Overview
The 股市舆情情感分类可视化系统 is a sophisticated web application that leverages modern web development frameworks such as Django, Bootstrap, and Echarts to analyze sentiment in stock market discussions. This platform enables users to tap into historical stock trading data while utilizing machine learning techniques for text classification through a Naive Bayes approach. It is a valuable tool for investors and analysts, providing crucial insights into market sentiment based on user-generated content from popular financial forums.
This application’s architecture ensures smooth data flow and visualization, transforming complex data into intuitive graphical representations. With regular updates and planned enhancements, it promises to support users in making informed investment decisions.
Features
- Historical Trading Data: Access to extensive historical trading data allows users to analyze stock performance over time.
- Word Cloud Visualization: Generate dynamic visualizations of relevant terms related to individual stocks, enhancing the understanding of market discourse.
- Sentiment Dictionary: Utilize a comprehensive sentiment dictionary to predict market sentiment effectively.
- Machine Learning Predictions: Implement machine learning algorithms, specifically the Naive Bayes method, to classify and predict sentiment from textual data.
- User-Friendly Interface: The integration of Bootstrap ensures that the web UI is mobile-responsive and easy to navigate.
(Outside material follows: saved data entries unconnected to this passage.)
Context: an optimization exercise on an open-source flow, tuned for small area, a short achievable clock period and few clock cycles. The choices shown serve that exercise and are no tape-out recipe.
In this exercise RTL edits were held to simulation tests only and were not proved equivalent to the original.

v48:
// chk_block
module chk_block (
    input  wire        clk,
    input  wire        rst,
    input  wire        req_valid,
    output wire        req_ready,
    input  wire [1:0]  req_op,
    input  wire [5:0]  req_addr,
    input  wire [2:0]  req_tenant,
    input  wire [31:0] req_wdata,
    input  wire [5:0]  wv_width,
    input  wire        wv_refin,
    input  wire        wv_refout,
    input  wire [2:0]  wv_fowner,
    input  wire [31:0] wv_poly,
    input  wire [31:0] wv_init,
    input  wire [31:0] wv_xorout,
    input  wire [31:0] wv_ref,
    output reg         rsp_valid,
    output reg  [1:0]  rsp_status,
    output wire [31:0] rsp_rdata
);
For scale: ~820 flip-flops, roughly 220 I/O pins, about 59,000 um^2 of cells after synthesis.
export LEC_CHECK = 0
export CAP_MARGIN = 20
export CORE_MARGIN = 2
export CORE_UTILIZATION = 55
export CTS_CLUSTER_DIAMETER = 70
export CTS_CLUSTER_SIZE = 30
export SLEW_MARGIN = 20
create_clock -name core_clock -period 20.0 [get_ports {clk}]
standard.sh (not shown) runs the stock make flow with config.mk's settings and CLKGATE_MAP_FILE= SYNTH_SCRIPT=/design/flow/synth_recipe.tcl, a recipe that flattens the netlist after the stock synthesis.
==> flow/flow/run.sh <==
#!/bin/bash
# Standard layout, with timing repair aimed at a tighter clock than the
# 20 ns constraint (repair stops once setup slack reaches the margin), and
# plain buffers (not delay cells) on the ports.
set -euo pipefail
bash standard.sh SETUP_SLACK_MARGIN=13.5 "BUFFER_PORTS_ARGS=-buffer_cell sky130_fd_sc_hd__buf_2" finish > standard.log 2>&1
Testbench counts of v48, summed over its fixed seeds: cycles 6,567.
Input-level comparison between v34 and v48:
- a change of CORE_UTILIZATION from 55 to 45
- a change of CAP_MARGIN from 20 to 10
- a change of SLEW_MARGIN from 20 to 10
Looking at last element of the critical path, the o_word[5] result is from v48; the o_word[9] one comes from v34.
Compared with v48, v34 shows number of non-filler instances in the completed layout higher by about 5%.
| timing-limited maximum frequency | v34 vs v48 | ≈ equal |
Worst hold slack: v34 worse than v48
NOTE count of vias placed by the detailed router v48->v34 increased slightly
Re length of routed wiring on met1: v48 was lower than v34.
[v34 vs v48] vertical extent of the die: higher in v34
## Diff of input files: v33 against v34
- putting TNS_END_PERCENT at 10 where nothing was set
- swapping 10 for 20 in CAP_MARGIN
- swapping 10 for 20 in SLEW_MARGIN
Results
Compared to v34, v33 shows a narrower setup margin. Reported for v34 and v33, number of clock sinks seen by CTS turned out identical to the last digit. On number of global-route vias before repair, v34 and v33 are neck and neck. Taking v34 as the reference point, the number of fill cells in the layout of v33 rises by 180. Diff v34 and v33: met3 routing resource usage after global routing higher in v33. Sequential cell count of the final layout came out exactly the same in v34 and v33.

========
## build 88
Another version of the RTL of chk_block (not shown whole).
clock: 20.0 ns
lec_check: 0
cap_margin: 20
core_margin: 2
core_utilization: 45
slew_margin: 20
Scripts as last shown in full above: flow/flow/run.sh
Testbench counts of build 88, summed over its fixed seeds: cycles 6,567.
Changes in build 95 relative to build 88:
# build 88
export LEC_CHECK = 0
export CAP_MARGIN = 20
export CORE_MARGIN = 2
export CORE_UTILIZATION = 45
export SLEW_MARGIN = 20
create_clock -name core_clock -period 20.0 [get_ports {clk}]
# build 95
export LEC_CHECK = 0
export CAP_MARGIN = 10
export CORE_MARGIN = 2
export CORE_UTILIZATION = 45
export CTS_CLUSTER_DIAMETER = 70
export CTS_CLUSTER_SIZE = 30
export SLEW_MARGIN = 10
create_clock -name core_clock -period 20.0 [get_ports {clk}]
==> comparison <==
Taking build 88 as the reference, in build 95 post-route worst setup slack up 0.066 ns, growth of design area from synthesis to finish down 1.2 points. Build 88 ended up with more cell instances than build 95 did. Build 95 against build 88: HPWL after detailed placement about even, design area went down by 1.0%, required arrival time at the worst endpoint level. [compare] base=build 88 new=build 95: non-clock buffer count saw a decrease, met2 track utilization from global routing fell by 0.40 points.
--- input diff build 95..build 54 ---
# build 95
export LEC_CHECK = 0
export CAP_MARGIN = 10
export CORE_MARGIN = 2
export CORE_UTILIZATION = 45
export CTS_CLUSTER_DIAMETER = 70
export CTS_CLUSTER_SIZE = 30
export SLEW_MARGIN = 10
create_clock -name core_clock -period 20.0 [get_ports {clk}]
# build 54
export LEC_CHECK = 0
export CAP_MARGIN = 20
export CORE_MARGIN = 2
export CORE_UTILIZATION = 30
export SLEW_MARGIN = 20
create_clock -name core_clock -period 20.0 [get_ports {clk}]
--- a/flow/flow/run.sh
+++ b/flow/flow/run.sh
@@ -5,2 +5,2 @@
 set -euo pipefail
-bash standard.sh SETUP_SLACK_MARGIN=13.5 "BUFFER_PORTS_ARGS=-buffer_cell sky130_fd_sc_hd__buf_2" finish > standard.log 2>&1
+bash standard.sh SETUP_SLACK_MARGIN=13 "BUFFER_PORTS_ARGS=-buffer_cell sky130_fd_sc_hd__buf_2" finish > standard.log 2>&1
Notes after the runs:
Between build 95 and build 54, post-route core utilization decreased.
Changes observed in build 54 relative to build 95: routed length on met2 higher; wire length of the first global-routing pass higher; net count reported at finish roughly the same; count of non-CTS buffers in the layout lower; area fraction of clock buffers and clock inverters higher.
Against build 95, worst setup margin in build 54 came out worse.
--- input diff build 54..build 13 ---
# build 54
export LEC_CHECK = 0
export CAP_MARGIN = 20
export CORE_MARGIN = 2
export CORE_UTILIZATION = 30
export SLEW_MARGIN = 20
create_clock -name core_clock -period 20.0 [get_ports {clk}]
# build 13
export LEC_CHECK = 0
export CAP_MARGIN = 10
export CORE_MARGIN = 2
export CORE_UTILIZATION = 55
export CTS_CLUSTER_DIAMETER = 70
export CTS_CLUSTER_SIZE = 30
export SLEW_MARGIN = 10
create_clock -name core_clock -period 20.0 [get_ports {clk}]
--- a/flow/flow/run.sh
+++ b/flow/flow/run.sh
@@ -5,2 +5,2 @@
 set -euo pipefail
-bash standard.sh SETUP_SLACK_MARGIN=13 "BUFFER_PORTS_ARGS=-buffer_cell sky130_fd_sc_hd__buf_2" finish > standard.log 2>&1
+bash standard.sh SETUP_SLACK_MARGIN=13.5 "BUFFER_PORTS_ARGS=-buffer_cell sky130_fd_sc_hd__buf_2" finish > standard.log 2>&1
==> notes.md <==
Against build 54 as the reference, build 13 delivers a lower clock buffer count in the final layout. From build 54 to build 13 the numbers moved as follows: routed wire length fell about 7%; post-cts repair resize count rose 220%; final non-filler cell area fell 2.0%. When build 13 is set beside build 54, its met2 wire length turns out to be about 11% smaller.

========
chk_block again, from the RTL that the note above started with.
export LEC_CHECK = 0
export CAP_MARGIN = 20
export CORE_MARGIN = 2
export CORE_UTILIZATION = 30
export SLEW_MARGIN = 20
create_clock -name core_clock -period 20.0 [get_ports {clk}]
==> flow/flow/run.sh <==
#!/bin/bash
# Standard layout, with timing repair aimed at a tighter clock than the
# 20 ns constraint (repair stops once setup slack reaches the margin), and
# plain buffers (not delay cells) on the ports.
set -euo pipefail
bash standard.sh SETUP_SLACK_MARGIN=13.5 "BUFFER_PORTS_ARGS=-buffer_cell sky130_fd_sc_hd__buf_2" finish > standard.log 2>&1
Testbench counts at the start, summed over its fixed seeds: cycles 6,567.
Change:
Settings changed: CAP_MARGIN 20 to 10, CORE_UTILIZATION 30 to 45, CTS_CLUSTER_DIAMETER set to 70, CTS_CLUSTER_SIZE set to 30, SLEW_MARGIN 20 to 10, TNS_END_PERCENT set to 10.
The changed run ran to the end with no violations.
Setup slack gains 0.056 ns.
Die area is lower by a quarter to a third.
Fmax rose slightly.
Non-clock buffer count came out lower by 12.
Synthesized cell count is unchanged.
Routed wire length went down by a few percent.
Change:
Settings changed: CAP_MARGIN 10 to 20, SLEW_MARGIN 10 to 20, TNS_END_PERCENT 10 to not set.
Design area stays flat.
Count of clock-buffer cells in the layout drops by 17.
Wire length drops by about 0.54%.
Worst hold slack loses 0.025 ns.
Die area stays the same.
Critical path depth drops by 2.
Via count drops by about 0.7%.
Flip-flop and latch count does not change.
Global-route usage drops by 0.20 points.
Register-to-register slack gains 0.24 ns.
Change:
Settings changed: CORE_UTILIZATION 45 to 30.
What happened:
- The changed run passed the timing, DRC and antenna checks
- first-iteration DRC count decreases by 2.0%
- worst hold slack gets better by 0.011 ns
- clock skew decreases by 0.019 ns
- synthesized cell count does not change
- design area increases by 2.2%
Change:
Settings changed: CAP_MARGIN 20 to 10, CORE_UTILIZATION 30 to 45, GPL_ROUTABILITY_DRIVEN set to 0, SLEW_MARGIN 20 to 10.
The changed run produced a clean layout.
Wire length came out lower by about 8%.
Critical path depth climbs by 1.
Maximum frequency fell by about 4%.
Worst hold slack improved by 0.053 ns.
First-iteration DRC count came out higher by 15%.
Cell area falls by about 2.2%.
Area after synthesis does not change.
Die area fell by about 33%.

========
Another version of the RTL of chk_block (not shown whole).
For scale: about 6100 cells after synthesis, roughly 220 I/O pins, roughly 59000 um^2 of cells after synthesis.
clock: 20.0 ns
lec_check: 0
cap_margin: 20
core_margin: 2
core_utilization: 45
cts_buf_list: sky130_fd_sc_hd__clkbuf_4 sky130_fd_sc_hd__clkbuf_8
slew_margin: 20
==> flow/flow/run.sh <==
#!/bin/bash
# Standard layout, with timing repair aimed at a tighter clock than the
# 20 ns constraint (repair stops once setup slack reaches the margin).
set -euo pipefail
bash standard.sh SETUP_SLACK_MARGIN=13.5 finish > standard.log 2>&1
Testbench counts at the start, summed over its fixed seeds: cycles 6,554.
Change:
==> flow/flow/run.sh (replaced) <==
#!/bin/bash
# Standard layout, with timing repair aimed at a tighter clock than the
# 20 ns constraint (repair stops once setup slack reaches the margin), and
# plain buffers (not delay cells) on the ports.
set -euo pipefail
bash standard.sh SETUP_SLACK_MARGIN=13.5 "BUFFER_PORTS_ARGS=-buffer_cell sky130_fd_sc_hd__buf_2" finish > standard.log 2>&1
Settings changed: CORE_UTILIZATION 45 to 30, CTS_BUF_LIST sky130_fd_sc_hd__clkbuf_4 sky130_fd_sc_hd__clkbuf_8 to not set.
The new run completed with no timing, DRC or antenna violations.
Clock skew fell by 15 ps.
Hold slack got worse by 13 ps.
Cell area fell by 1.0%.
Via count fell by 1.1%.

separate check: timing with driven ports:
Ports are ideal in the flow. The routed layouts listed here were re-timed in OpenROAD.
Step 1, drivers: a clkbuf_16 drives clk and a buf_2 each remaining input, both assumed.
Step 2 times the ports against the registers' clock, not the clock port: input delays grow and output delays shrink by t, the midpoint of the rising clock arrivals with the driver on.
Three values: ideal ports, drivers, drivers and shift; two values: the first two.
| run | t, ns | slack for setup (ns) | clock arrival spread, ns |
|---|---|---|---|
| v48 | 0.786 | 13.290 / 13.058 / 12.273 | 0.043 / 0.043 |
| v34 | 0.809 | 13.303 / 13.102 / 12.293 | 0.092 / 0.092 |
| v33 | 0.820 | 13.216 / 13.090 / 12.270 | 0.054 / 0.054 |
| build 88 | 0.796 | 13.368 / 13.181 / 12.384 | 0.086 / 0.087 |
| build 95 | 0.788 | 13.433 / 13.325 / 12.537 | 0.058 / 0.058 |
| build 54 | 0.807 | 13.053 / 12.749 / 11.942 | 0.058 / 0.058 |
| build 13 | 0.786 | 13.378 / 13.188 / 12.402 | 0.066 / 0.066 |
| the first run of note 3 | 0.804 | 13.252 / 13.002 / 12.197 | 0.046 / 0.045 |
| the second run of note 3 | 0.774 | 13.309 / 13.154 / 12.379 | 0.082 / 0.081 |
| the third run of note 3 | 0.822 | 13.401 / 13.255 / 12.433 | 0.070 / 0.070 |
| the fourth run of note 3 | 0.798 | 13.372 / 13.111 / 12.313 | 0.050 / 0.051 |
| the fifth run of note 3 | 0.774 | 13.100 / 13.151 / 12.377 | 0.063 / 0.063 |
| the first run of note 4 | 0.952 | 12.979 / 12.900 / 12.556 | 0.060 / 0.059 |
| the second run of note 4 | 0.842 | 13.145 / 13.068 / 12.511 | 0.046 / 0.046 |
After both steps setup and hold are still met in every run listed. For build 54, which loses most, drivers alone change the setup slack by -0.304 ns; drivers and shift together by -1.111 ns.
- Future Enhancements: Plans for optimization and expansion include introducing additional financial models and refining the training data set for improved accuracy.
- Local Setup Instructions: Easy to deploy locally using the Django framework with straightforward setup instructions for quick access to the application.
- Cross-Platform Compatibility: Designed for both desktop and mobile use, ensuring accessibility for all users on various devices.